**Problem statement**
The reply to the records below should contain exactly the lines from the line with "drive_gt1_share_pct: 15.7" through the line with "metrics, run 1", and nothing besides.

**Entries shown**
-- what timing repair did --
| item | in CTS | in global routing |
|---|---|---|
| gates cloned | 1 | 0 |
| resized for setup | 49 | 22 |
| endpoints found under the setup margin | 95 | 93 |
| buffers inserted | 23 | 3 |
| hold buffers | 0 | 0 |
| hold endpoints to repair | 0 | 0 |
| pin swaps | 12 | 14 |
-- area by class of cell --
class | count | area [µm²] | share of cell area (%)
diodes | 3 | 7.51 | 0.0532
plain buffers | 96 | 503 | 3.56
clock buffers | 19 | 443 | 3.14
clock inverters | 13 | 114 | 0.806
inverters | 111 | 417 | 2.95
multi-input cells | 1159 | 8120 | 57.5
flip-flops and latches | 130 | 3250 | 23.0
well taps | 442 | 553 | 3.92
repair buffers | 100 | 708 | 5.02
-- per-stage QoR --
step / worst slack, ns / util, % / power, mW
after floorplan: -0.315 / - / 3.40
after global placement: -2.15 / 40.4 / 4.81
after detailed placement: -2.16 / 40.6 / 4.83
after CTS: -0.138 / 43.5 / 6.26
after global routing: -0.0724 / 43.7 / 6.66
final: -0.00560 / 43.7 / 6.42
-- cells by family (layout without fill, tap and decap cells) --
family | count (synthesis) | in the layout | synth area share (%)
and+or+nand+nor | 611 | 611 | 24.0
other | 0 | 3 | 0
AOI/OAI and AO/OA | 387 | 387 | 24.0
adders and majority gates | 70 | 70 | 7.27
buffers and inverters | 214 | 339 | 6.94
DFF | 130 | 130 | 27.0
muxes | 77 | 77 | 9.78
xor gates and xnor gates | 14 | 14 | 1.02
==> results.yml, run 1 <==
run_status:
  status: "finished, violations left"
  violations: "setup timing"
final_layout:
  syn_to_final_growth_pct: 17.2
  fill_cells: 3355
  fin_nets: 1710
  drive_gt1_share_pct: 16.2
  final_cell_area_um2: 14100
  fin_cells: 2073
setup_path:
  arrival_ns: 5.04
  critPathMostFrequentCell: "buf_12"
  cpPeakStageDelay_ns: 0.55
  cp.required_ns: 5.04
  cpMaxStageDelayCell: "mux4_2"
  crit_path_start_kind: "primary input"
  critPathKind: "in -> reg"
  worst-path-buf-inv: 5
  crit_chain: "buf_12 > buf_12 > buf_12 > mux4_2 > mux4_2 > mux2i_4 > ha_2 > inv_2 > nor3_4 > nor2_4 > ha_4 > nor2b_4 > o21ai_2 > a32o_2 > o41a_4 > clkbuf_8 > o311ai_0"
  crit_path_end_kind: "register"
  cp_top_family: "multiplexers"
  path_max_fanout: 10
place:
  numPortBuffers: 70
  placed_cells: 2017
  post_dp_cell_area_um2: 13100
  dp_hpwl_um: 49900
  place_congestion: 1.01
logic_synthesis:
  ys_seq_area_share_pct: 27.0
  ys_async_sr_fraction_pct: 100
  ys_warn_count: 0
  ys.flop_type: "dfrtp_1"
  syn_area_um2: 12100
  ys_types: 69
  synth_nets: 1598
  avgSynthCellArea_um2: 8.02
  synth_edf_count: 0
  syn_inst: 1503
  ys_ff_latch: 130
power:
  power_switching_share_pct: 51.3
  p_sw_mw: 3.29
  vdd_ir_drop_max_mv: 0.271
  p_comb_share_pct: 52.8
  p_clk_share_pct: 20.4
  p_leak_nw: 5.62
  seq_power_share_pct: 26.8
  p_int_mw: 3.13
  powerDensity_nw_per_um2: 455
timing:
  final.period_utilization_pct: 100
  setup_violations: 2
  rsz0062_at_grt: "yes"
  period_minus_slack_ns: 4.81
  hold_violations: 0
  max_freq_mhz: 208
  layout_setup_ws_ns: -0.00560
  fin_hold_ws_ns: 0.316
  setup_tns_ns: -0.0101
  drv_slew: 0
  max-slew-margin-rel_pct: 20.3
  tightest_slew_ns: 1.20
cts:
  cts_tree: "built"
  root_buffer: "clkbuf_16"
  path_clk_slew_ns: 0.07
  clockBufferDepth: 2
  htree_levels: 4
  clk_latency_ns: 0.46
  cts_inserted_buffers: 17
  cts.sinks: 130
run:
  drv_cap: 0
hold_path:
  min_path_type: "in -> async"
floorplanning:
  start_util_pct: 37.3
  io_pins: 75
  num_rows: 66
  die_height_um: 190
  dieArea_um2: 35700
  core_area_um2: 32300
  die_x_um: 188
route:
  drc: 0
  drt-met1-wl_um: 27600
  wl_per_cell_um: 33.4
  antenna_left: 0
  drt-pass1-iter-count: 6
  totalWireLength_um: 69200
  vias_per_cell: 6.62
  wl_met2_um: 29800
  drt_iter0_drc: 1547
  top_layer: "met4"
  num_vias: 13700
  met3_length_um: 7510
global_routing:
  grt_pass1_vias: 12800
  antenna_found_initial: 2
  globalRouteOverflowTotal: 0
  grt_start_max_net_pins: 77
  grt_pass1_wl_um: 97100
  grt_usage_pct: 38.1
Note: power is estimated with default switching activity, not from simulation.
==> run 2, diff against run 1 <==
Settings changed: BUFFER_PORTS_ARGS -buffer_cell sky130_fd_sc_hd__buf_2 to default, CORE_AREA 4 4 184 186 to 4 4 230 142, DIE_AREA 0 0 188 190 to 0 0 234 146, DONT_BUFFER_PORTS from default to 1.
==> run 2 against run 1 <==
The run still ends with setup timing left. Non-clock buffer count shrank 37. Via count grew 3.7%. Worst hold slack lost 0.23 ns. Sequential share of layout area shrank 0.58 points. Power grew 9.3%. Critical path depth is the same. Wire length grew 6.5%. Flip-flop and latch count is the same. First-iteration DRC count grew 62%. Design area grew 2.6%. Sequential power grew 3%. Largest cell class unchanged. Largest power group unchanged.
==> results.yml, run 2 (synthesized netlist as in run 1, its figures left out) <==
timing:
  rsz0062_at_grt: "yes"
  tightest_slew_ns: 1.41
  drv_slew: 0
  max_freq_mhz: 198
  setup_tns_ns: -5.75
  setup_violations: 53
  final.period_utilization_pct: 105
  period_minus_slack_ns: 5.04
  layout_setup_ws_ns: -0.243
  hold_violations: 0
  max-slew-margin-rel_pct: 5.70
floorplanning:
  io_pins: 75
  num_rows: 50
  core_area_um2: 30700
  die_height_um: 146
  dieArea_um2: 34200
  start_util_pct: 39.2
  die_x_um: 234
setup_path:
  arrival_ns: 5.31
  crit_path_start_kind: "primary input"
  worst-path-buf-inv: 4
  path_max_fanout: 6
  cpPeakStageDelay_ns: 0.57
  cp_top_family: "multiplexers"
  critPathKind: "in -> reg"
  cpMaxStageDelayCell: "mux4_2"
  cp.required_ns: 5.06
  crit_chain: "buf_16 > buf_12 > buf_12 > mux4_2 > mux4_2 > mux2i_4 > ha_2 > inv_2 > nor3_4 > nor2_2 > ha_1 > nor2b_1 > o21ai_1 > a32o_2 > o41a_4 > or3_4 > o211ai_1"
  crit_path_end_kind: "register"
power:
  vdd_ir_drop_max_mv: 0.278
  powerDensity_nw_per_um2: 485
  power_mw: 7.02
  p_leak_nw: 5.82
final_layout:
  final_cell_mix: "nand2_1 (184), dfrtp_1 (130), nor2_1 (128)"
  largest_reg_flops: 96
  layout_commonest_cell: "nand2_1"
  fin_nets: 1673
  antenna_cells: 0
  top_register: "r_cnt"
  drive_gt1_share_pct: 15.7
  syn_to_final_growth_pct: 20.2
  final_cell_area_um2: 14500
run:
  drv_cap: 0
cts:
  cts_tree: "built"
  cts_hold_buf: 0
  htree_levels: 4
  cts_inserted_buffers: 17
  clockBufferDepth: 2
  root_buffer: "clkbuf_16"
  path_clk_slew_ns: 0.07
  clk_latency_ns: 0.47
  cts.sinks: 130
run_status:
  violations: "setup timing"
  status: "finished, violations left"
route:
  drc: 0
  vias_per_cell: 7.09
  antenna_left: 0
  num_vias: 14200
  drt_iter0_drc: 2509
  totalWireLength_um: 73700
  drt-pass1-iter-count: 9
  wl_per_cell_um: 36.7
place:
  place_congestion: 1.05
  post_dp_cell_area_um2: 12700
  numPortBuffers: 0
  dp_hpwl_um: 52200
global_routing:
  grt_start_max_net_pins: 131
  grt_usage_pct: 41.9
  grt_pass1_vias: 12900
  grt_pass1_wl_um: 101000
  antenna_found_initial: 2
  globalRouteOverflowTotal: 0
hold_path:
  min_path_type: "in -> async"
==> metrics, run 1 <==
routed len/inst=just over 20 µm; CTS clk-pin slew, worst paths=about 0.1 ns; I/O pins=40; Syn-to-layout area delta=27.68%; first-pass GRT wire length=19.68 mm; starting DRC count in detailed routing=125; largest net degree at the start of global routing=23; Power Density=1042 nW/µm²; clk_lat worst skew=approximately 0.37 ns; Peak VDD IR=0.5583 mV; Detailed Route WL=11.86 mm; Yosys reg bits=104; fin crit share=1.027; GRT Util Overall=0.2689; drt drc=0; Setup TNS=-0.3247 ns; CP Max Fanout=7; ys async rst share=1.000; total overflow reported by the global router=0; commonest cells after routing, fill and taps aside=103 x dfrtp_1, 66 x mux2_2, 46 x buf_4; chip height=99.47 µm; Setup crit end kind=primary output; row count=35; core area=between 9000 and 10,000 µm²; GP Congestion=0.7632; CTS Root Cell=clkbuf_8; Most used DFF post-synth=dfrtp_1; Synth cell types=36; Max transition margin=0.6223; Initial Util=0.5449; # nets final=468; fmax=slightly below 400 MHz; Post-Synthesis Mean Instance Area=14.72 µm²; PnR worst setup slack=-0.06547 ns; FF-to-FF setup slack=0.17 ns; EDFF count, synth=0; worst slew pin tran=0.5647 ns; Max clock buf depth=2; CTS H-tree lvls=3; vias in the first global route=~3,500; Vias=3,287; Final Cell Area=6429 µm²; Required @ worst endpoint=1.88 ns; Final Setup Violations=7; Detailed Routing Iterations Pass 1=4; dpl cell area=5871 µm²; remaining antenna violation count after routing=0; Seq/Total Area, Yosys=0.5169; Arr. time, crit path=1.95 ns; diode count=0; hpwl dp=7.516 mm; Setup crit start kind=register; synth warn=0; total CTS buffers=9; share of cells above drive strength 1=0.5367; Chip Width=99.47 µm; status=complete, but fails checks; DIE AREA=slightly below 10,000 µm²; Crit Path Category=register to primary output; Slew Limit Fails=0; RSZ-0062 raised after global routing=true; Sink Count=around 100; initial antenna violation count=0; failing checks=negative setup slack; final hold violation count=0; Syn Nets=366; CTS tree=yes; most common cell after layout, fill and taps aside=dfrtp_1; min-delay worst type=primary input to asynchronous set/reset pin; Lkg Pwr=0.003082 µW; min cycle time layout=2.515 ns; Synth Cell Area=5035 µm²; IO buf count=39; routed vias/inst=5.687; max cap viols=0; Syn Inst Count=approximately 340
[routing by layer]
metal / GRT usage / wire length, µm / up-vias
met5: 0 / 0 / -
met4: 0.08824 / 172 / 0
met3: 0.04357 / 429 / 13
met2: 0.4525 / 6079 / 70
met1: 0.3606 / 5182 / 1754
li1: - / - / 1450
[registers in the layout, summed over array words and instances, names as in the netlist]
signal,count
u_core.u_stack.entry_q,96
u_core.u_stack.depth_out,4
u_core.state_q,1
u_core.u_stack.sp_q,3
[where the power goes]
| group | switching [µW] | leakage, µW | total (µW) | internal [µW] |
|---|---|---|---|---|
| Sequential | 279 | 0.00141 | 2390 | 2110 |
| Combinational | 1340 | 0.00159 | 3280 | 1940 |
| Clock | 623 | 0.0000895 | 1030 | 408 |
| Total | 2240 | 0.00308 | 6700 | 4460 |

**Solved problem**
  drive_gt1_share_pct: 15.7
  syn_to_final_growth_pct: 20.2
  final_cell_area_um2: 14500
run:
  drv_cap: 0
cts:
  cts_tree: "built"
  cts_hold_buf: 0
  htree_levels: 4
  cts_inserted_buffers: 17
  clockBufferDepth: 2
  root_buffer: "clkbuf_16"
  path_clk_slew_ns: 0.07
  clk_latency_ns: 0.47
  cts.sinks: 130
run_status:
  violations: "setup timing"
  status: "finished, violations left"
route:
  drc: 0
  vias_per_cell: 7.09
  antenna_left: 0
  num_vias: 14200
  drt_iter0_drc: 2509
  totalWireLength_um: 73700
  drt-pass1-iter-count: 9
  wl_per_cell_um: 36.7
place:
  place_congestion: 1.05
  post_dp_cell_area_um2: 12700
  numPortBuffers: 0
  dp_hpwl_um: 52200
global_routing:
  grt_start_max_net_pins: 131
  grt_usage_pct: 41.9
  grt_pass1_vias: 12900
  grt_pass1_wl_um: 101000
  antenna_found_initial: 2
  globalRouteOverflowTotal: 0
hold_path:
  min_path_type: "in -> async"
==> metrics, run 1 <==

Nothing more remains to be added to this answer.